Carol was standing, and nodding. She was hearing, and part of her was understanding. “I understand.” She was calm (sort of) but, “Nobody had told me yet that this was ‘end-stage’” She nodded. Shuffled her feet.

In short, no doc had actually said yet that Bob was going to die. She suspected. She said she’s talked about it with her family, what they would do, what Bob really wants. But nobody’d SAID it to her yet. She was waiting, fearing, to hear it. And now she’d heard it.

And this is why I have profound respect for intensivists. Because every one I have known has had to deliver this news to someone who deeply loves their patient, this person lying in the bed. And because intensivists are THERE at the ICU bedside, they see this suffering, and they understand that when it is time…it is so important for them to be honest and say that it is time. And the intensivists I've worked with have been honest and I think that takes courage.

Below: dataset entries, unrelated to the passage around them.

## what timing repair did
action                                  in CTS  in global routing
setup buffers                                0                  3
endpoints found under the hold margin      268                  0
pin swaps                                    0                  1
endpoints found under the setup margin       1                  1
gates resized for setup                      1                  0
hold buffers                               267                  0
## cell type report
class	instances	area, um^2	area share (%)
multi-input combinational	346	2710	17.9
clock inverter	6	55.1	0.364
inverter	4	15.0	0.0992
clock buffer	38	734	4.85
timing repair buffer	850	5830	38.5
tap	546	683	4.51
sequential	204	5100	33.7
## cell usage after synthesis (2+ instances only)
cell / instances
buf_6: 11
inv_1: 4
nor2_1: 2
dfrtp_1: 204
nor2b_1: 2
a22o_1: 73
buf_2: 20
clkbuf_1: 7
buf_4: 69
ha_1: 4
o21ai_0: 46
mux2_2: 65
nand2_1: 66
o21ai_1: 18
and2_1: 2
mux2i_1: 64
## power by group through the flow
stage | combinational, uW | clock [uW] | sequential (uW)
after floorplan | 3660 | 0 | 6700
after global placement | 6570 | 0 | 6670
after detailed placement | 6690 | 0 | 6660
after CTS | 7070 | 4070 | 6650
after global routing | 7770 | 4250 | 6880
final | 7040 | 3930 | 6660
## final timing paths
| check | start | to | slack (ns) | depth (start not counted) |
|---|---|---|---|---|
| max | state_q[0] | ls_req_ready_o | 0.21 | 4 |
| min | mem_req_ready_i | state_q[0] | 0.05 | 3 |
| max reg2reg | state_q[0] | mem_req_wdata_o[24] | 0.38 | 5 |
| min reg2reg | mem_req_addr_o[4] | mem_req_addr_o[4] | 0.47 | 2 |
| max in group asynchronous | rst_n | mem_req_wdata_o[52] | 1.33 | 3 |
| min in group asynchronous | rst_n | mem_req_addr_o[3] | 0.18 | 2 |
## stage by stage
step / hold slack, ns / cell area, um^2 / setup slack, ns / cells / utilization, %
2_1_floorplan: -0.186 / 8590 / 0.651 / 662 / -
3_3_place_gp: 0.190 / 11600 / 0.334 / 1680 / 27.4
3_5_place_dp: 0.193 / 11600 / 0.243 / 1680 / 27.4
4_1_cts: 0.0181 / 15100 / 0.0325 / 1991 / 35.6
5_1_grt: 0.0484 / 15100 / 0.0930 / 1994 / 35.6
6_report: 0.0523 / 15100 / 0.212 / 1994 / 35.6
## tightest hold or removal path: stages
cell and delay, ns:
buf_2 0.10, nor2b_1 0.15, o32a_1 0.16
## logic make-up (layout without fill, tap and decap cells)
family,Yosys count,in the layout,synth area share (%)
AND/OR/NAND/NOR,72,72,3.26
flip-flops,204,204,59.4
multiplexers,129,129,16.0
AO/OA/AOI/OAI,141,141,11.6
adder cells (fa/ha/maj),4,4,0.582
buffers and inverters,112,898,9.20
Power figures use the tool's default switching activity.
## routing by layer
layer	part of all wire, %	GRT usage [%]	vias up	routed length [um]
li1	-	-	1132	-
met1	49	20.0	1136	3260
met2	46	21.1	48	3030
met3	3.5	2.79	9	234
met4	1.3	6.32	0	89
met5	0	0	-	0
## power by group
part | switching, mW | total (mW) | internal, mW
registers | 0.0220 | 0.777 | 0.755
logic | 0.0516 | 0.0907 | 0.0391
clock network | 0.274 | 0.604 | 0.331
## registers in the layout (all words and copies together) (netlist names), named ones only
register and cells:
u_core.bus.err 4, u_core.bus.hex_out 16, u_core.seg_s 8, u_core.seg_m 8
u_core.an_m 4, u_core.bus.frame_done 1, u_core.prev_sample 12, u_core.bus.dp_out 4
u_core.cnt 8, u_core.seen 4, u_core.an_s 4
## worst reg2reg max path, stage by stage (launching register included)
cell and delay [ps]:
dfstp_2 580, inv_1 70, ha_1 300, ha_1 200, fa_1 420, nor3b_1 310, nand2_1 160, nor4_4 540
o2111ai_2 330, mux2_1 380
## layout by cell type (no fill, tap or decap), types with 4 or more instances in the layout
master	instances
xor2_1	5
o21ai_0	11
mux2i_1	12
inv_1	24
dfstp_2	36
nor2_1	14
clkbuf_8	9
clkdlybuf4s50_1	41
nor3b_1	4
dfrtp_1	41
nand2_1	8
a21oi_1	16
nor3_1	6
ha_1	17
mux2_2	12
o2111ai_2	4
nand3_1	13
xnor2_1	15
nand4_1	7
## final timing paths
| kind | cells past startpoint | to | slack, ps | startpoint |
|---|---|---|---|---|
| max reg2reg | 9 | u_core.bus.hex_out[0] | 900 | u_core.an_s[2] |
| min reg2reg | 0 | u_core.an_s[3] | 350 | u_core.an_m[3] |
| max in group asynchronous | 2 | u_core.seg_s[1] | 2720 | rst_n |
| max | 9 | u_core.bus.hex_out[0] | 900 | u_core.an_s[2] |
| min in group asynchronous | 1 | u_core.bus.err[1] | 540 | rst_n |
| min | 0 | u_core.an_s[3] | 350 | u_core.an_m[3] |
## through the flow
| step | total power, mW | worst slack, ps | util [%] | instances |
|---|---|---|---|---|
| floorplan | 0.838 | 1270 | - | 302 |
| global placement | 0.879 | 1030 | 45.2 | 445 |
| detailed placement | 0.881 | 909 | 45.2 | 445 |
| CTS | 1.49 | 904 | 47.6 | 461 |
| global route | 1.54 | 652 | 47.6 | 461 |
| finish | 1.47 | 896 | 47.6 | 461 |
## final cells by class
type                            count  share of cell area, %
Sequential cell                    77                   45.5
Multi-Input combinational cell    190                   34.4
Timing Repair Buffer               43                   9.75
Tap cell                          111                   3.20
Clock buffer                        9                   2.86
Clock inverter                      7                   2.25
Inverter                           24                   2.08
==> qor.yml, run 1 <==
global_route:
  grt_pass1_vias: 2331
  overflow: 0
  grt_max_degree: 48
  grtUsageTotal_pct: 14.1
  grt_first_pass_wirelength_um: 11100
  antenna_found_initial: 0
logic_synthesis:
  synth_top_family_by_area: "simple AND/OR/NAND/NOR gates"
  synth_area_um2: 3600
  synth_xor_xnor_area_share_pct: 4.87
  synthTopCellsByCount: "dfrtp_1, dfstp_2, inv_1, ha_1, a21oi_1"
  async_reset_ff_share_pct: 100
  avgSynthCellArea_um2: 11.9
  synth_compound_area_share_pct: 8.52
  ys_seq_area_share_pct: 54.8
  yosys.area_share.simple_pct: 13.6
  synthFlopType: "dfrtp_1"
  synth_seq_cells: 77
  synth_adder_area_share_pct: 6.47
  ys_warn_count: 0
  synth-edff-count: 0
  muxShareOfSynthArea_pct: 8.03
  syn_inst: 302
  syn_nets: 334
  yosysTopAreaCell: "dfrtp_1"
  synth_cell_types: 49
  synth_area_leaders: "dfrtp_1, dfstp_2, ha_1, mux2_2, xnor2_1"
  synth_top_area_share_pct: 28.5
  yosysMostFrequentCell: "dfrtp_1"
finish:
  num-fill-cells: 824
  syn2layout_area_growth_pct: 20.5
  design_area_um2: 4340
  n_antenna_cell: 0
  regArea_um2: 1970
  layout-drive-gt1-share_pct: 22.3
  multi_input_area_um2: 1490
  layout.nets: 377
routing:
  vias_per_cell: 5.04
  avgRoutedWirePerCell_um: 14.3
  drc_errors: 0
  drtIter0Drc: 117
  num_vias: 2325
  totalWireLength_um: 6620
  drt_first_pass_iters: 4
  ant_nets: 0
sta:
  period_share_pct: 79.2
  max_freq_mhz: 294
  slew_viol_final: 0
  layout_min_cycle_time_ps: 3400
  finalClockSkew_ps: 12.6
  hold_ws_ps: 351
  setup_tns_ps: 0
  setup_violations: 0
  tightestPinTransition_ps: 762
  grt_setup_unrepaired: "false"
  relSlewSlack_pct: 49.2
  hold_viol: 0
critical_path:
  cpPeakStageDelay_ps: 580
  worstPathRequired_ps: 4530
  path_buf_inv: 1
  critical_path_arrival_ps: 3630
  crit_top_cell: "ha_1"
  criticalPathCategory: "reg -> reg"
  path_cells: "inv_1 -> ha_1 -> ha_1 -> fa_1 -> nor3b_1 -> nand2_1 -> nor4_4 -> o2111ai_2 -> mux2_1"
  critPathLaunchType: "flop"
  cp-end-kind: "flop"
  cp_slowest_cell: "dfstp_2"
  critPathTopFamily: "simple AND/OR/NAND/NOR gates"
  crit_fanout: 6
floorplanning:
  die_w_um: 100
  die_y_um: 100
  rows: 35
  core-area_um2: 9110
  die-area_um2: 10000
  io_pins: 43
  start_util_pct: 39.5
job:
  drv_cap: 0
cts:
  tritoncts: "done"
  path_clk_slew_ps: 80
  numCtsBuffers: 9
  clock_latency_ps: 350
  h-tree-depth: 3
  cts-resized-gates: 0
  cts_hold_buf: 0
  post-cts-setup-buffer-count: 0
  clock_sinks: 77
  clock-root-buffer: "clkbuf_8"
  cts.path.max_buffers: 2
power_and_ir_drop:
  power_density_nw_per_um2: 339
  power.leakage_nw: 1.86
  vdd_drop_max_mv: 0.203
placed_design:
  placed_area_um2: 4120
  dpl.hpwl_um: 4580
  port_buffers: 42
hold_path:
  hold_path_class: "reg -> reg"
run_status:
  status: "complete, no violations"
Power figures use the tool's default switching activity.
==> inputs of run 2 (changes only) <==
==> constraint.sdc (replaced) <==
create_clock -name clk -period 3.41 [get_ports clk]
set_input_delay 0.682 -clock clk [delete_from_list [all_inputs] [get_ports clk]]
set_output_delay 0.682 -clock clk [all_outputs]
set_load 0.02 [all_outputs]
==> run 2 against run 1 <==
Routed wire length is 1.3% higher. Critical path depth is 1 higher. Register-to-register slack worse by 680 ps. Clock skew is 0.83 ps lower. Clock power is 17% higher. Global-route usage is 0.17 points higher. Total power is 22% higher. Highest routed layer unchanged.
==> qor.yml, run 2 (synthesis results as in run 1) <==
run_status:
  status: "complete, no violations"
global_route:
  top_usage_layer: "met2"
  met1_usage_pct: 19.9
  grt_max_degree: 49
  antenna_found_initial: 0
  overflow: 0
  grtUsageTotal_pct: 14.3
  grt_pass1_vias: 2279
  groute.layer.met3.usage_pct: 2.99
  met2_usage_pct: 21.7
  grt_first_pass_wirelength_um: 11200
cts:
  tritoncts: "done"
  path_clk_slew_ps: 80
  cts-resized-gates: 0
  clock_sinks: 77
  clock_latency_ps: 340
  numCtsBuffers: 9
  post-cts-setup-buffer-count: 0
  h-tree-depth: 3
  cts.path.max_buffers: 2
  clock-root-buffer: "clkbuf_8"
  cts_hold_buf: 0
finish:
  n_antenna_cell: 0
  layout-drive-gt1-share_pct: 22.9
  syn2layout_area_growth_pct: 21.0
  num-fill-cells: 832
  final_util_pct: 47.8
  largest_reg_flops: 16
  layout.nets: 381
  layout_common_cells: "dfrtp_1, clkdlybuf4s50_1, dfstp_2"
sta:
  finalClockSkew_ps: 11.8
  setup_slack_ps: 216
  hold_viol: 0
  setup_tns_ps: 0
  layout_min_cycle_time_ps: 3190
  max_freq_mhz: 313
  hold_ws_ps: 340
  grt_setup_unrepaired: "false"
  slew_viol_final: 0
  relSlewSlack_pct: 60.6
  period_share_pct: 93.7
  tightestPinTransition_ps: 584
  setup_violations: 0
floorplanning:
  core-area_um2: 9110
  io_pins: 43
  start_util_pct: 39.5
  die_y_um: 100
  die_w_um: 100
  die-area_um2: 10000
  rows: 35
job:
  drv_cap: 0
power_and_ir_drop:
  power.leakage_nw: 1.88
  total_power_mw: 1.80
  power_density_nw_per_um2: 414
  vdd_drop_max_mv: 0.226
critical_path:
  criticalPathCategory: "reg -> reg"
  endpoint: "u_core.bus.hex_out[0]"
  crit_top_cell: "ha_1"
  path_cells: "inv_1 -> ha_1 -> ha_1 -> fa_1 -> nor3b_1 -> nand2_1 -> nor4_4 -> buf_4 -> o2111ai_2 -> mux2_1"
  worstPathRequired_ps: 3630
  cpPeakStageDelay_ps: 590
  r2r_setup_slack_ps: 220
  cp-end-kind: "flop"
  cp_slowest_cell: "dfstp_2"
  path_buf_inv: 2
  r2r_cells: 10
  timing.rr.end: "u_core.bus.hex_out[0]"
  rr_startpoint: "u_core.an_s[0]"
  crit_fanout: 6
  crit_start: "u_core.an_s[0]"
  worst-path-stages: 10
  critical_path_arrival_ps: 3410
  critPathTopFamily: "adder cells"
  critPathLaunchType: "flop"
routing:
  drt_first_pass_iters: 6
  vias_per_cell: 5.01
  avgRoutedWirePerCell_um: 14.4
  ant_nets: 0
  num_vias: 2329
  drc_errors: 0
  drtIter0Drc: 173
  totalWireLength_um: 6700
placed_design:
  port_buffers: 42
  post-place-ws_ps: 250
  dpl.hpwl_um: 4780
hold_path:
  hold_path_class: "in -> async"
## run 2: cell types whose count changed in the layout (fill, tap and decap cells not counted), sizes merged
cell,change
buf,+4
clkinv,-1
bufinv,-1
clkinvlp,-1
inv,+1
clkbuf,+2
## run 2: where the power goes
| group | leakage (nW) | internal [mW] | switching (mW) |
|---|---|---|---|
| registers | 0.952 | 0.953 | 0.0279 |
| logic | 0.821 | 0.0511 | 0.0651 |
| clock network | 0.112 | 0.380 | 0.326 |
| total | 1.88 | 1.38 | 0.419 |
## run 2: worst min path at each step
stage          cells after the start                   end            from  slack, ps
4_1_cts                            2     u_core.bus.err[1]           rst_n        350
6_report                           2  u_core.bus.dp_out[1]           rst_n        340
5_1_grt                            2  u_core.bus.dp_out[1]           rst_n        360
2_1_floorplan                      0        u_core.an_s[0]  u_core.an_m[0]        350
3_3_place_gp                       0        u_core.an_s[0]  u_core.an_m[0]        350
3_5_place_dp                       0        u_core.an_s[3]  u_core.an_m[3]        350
===== config.mk =====
export PLATFORM = sky130hd
export DESIGN_NAME = gpu_bus_exerciser_flat
export DESIGN_NICKNAME = d
export VERILOG_FILES = /design/src/rtl/gpu_bus_pkg.sv /design/src/rtl/gpu_bus_exerciser_if.sv /design/src/rtl/gpu_bus_pattern_gen.sv /design/src/rtl/gpu_bus_exerciser.sv /design/src/flat_wrapper.sv
export SDC_FILE = /design/constraint.sdc
export NUM_CORES = 1
export LEC_CHECK = 0
export ABC_AREA = 1
export CAP_MARGIN = 40
export CORE_MARGIN = 3
export CORE_UTILIZATION = 43
export DETAILED_ROUTE_END_ITERATION = 8
export PLACE_DENSITY = 0.66
export SYNTH_ARGS = -nofsm -noshare
export SYNTH_HDL_FRONTEND = slang
export SYNTH_SLANG_ARGS = --single-unit

===== constraint.sdc =====
create_clock -name clk -period 2.7 [get_ports clk]
set_clock_uncertainty 0.05 [all_clocks]
set_input_delay 0.54 -clock clk [delete_from_list [all_inputs] [get_ports clk]]
set_output_delay 0.54 -clock clk [all_outputs]
set_load 0.01 [all_outputs]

The doc said, “I’m very sorry to have to deliver such bad news.” She nodded. She said Bob never wanted this much STUFF (gesturing to the entire room). This is not how he wants to live; they have a living will that is very clear. “He doesn’t want all this,” said Carol, “I’ve talked to the whole family and we all agree that if he isn’t going to get better, he doesn’t want this.” She wobbled. He pretended not to notice. I made eggplant loops and tried not to breathe loudly in the corner.

The doc said gently, “What we can do, then, is maybe wait a day or two to see if we see any improvement. To be honest, I do not expect any, but no doctor can tell you for sure what will happen. If he does not want us to do this, we can stop this. Why don’t we give it a day or two and then make that decision?” “Okay…..How long?” “Maybe we could re-evaluate, say, Sunday? Will you be here Sunday?” “I will be here Sunday…..I will be with him. I will be here. Yes. I can. I can bring the family Sunday, too. Yes." She nods more.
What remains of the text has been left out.